Kim Clement/USA TODAY
Preseason rotations are not an exact science. Each team and each game has different goals each time they step onto the floor. It is not like any team wants to play its star players 40 minutes per game in an effort to win the whole thing. That is not preparing anyone for the long haul of the season.
Piecing together a preseason rotation takes a recognition of how much to push veteran players and how much to tinker with lineups. It is an extension of practice really, except maybe not as intense as the training camp battles that go on behind closed doors.
All this time is a time for carving out roles and figuring out what combinations might work when the games begin to count
"I think it's definitely still a feeling out period," Jacque Vaughn said before last week's game against the Cavaliers. "I will treat each year and each team differently. And this year's team needs to get to know each other. We have some added pieces. So that needs to fit.
"And then I think you always get to a point where new roles get established. Maybe a guy has gotten better and his role expands. Maybe that affects another guy who had minutes last year. I think you take each year separately. We're still in the course of defining roles right now."
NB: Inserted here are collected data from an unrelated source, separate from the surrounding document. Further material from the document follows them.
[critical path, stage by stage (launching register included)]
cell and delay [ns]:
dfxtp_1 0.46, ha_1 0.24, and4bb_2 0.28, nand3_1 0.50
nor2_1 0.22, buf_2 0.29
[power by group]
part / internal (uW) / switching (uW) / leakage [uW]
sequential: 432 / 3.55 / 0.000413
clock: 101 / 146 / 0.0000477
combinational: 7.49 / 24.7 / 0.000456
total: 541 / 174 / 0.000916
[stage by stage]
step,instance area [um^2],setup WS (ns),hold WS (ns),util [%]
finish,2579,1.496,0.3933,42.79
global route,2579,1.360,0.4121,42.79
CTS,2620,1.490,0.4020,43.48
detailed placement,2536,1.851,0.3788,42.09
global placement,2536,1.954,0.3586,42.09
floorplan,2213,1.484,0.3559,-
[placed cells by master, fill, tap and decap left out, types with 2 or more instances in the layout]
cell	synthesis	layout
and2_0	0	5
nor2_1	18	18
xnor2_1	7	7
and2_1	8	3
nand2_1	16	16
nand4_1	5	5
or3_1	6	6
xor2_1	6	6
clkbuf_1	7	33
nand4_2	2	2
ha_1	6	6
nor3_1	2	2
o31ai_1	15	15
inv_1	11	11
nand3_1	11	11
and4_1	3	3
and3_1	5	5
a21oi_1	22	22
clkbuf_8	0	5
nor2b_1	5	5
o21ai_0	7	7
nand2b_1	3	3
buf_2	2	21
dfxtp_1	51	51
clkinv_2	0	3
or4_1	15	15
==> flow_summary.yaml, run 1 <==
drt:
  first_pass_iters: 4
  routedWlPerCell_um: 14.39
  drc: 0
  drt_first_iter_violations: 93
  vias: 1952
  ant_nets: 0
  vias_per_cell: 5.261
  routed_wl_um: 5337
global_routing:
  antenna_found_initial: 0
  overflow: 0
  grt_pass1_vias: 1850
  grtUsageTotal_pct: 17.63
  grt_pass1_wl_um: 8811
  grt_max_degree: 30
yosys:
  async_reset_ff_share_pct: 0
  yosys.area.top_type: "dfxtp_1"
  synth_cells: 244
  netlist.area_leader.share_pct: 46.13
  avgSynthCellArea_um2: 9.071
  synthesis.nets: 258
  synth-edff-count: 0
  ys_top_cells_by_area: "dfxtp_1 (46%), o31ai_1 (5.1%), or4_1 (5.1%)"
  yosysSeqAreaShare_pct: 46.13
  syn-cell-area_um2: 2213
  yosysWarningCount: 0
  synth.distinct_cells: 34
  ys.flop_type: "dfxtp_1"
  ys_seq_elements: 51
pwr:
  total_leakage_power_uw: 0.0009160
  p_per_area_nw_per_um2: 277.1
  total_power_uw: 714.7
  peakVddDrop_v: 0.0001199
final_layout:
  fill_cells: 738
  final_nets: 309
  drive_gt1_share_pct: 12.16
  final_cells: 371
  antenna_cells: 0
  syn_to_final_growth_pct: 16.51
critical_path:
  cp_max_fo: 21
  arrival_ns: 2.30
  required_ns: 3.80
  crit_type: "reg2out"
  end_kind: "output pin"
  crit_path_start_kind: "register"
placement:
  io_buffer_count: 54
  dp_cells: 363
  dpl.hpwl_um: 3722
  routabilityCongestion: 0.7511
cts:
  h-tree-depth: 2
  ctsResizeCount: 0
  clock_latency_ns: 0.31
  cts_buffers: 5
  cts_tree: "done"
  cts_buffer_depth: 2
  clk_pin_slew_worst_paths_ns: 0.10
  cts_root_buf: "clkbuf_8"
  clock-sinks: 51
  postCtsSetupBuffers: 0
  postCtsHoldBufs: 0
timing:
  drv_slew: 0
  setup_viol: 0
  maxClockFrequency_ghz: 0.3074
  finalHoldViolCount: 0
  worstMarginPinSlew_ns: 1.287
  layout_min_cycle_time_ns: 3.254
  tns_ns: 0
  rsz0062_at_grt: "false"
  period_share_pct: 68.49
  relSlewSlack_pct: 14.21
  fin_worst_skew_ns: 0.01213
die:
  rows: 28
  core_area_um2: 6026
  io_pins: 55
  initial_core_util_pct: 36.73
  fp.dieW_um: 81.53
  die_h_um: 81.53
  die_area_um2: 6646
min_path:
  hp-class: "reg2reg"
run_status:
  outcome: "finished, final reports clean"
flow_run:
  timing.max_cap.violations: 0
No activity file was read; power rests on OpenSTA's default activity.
<file path="config.mk">
export PLATFORM = sky130hd
export DESIGN_NAME = hps_rx_slot_ctrl
export DESIGN_NICKNAME = d
export VERILOG_FILES = /design/src/rtl/hps_rx_slot_ctrl_pkg.sv /design/src/rtl/hps_rx_slot_ctrl_slot_alloc.sv /design/src/rtl/hps_rx_slot_ctrl.sv
export SDC_FILE = /design/constraint.sdc
export NUM_CORES = 1
export LEC_CHECK = 0
export CORE_UTILIZATION = 33
export CTS_CLUSTER_DIAMETER = 200
export DETAILED_ROUTE_END_ITERATION = 16
export PLACE_DENSITY = 0.77
export SKIP_LAST_GASP = 1
export SYNTH_ARGS = -nofsm -noshare
export SYNTH_HDL_FRONTEND = slang
export SYNTH_HIERARCHICAL = 1
export SYNTH_SLANG_ARGS = --single-unit
export TNS_END_PERCENT = 100
</file>
<file path="constraint.sdc">
create_clock -name clk -period 1.95 [get_ports clk]
set_input_delay 0.195 -clock clk [delete_from_list [all_inputs] [get_ports clk]]
set_output_delay 0.195 -clock clk [all_outputs]
set_load 0.03 [all_outputs]
</file>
Vaughn's approach the first two preseason games was rather simple. He used a largely 10-man rotation subbing in and out five players at a time. With the trip to Dallas, Vaughn opted to rest his veteran players — Jameer Nelson, Arron Afflalo and Jason Maxiell. Wednesday's trip to Houston brought a change to the starting lineup with Andrew Nicholson replacing Kyle O'Quinn and Tobias Harris getting the night off (or maybe he had a nagging ankle injury).
Some of the rotations have been somewhat experimental in nature. Tobias Harris has played mostly small forward and off the bench in his three preseason appearances. Victor Oladipo is playing point guard. Kyle O'Quinn is playing a lot of power forward too. Harris has yet to play with the Magic's expected starters, rarely pairing up with Maurice Harkless, Jameer Nelson and Arron Afflalo this season.
Vaughn largely knows what these players can do together. He saw that last year. And with the vast number of permutations of matchups Vaughn has used in training camp, they have likely started playing together. Vaughn said early on in camp that he has not used the same team in any scrimmage and that he has tried to move guys around to break monotony and manipulate matchups.
The new lineups have also allowed players to experiment with their new skills in new combinations. Tobias Harris has made four of his 10 3-point attempts in three games this preseason. It is these moments that can affirm Vaughn's confidence in these new skills.
"I'm not a scientist," Vaughn said. "We will let guys expound their games for sure. I saw Drew work out and shoot threes throughout the course of the summer and put in work and put in work with his coaches and with the national team. He has earned the right to do that. If you have earned the right to dribble the basketball up the floor and take shots that you didn't take last year, obviously you've put in the work. We want guys to continue to get better and continue to push the limits of their game."
Vaughn said he has a set plan for preseason. He knows when he wants to give players days off and when he wants to change up the rotations. Now that we are at the halfway point of the preseason, the Magic's real rotations and lineups should begin to take shape.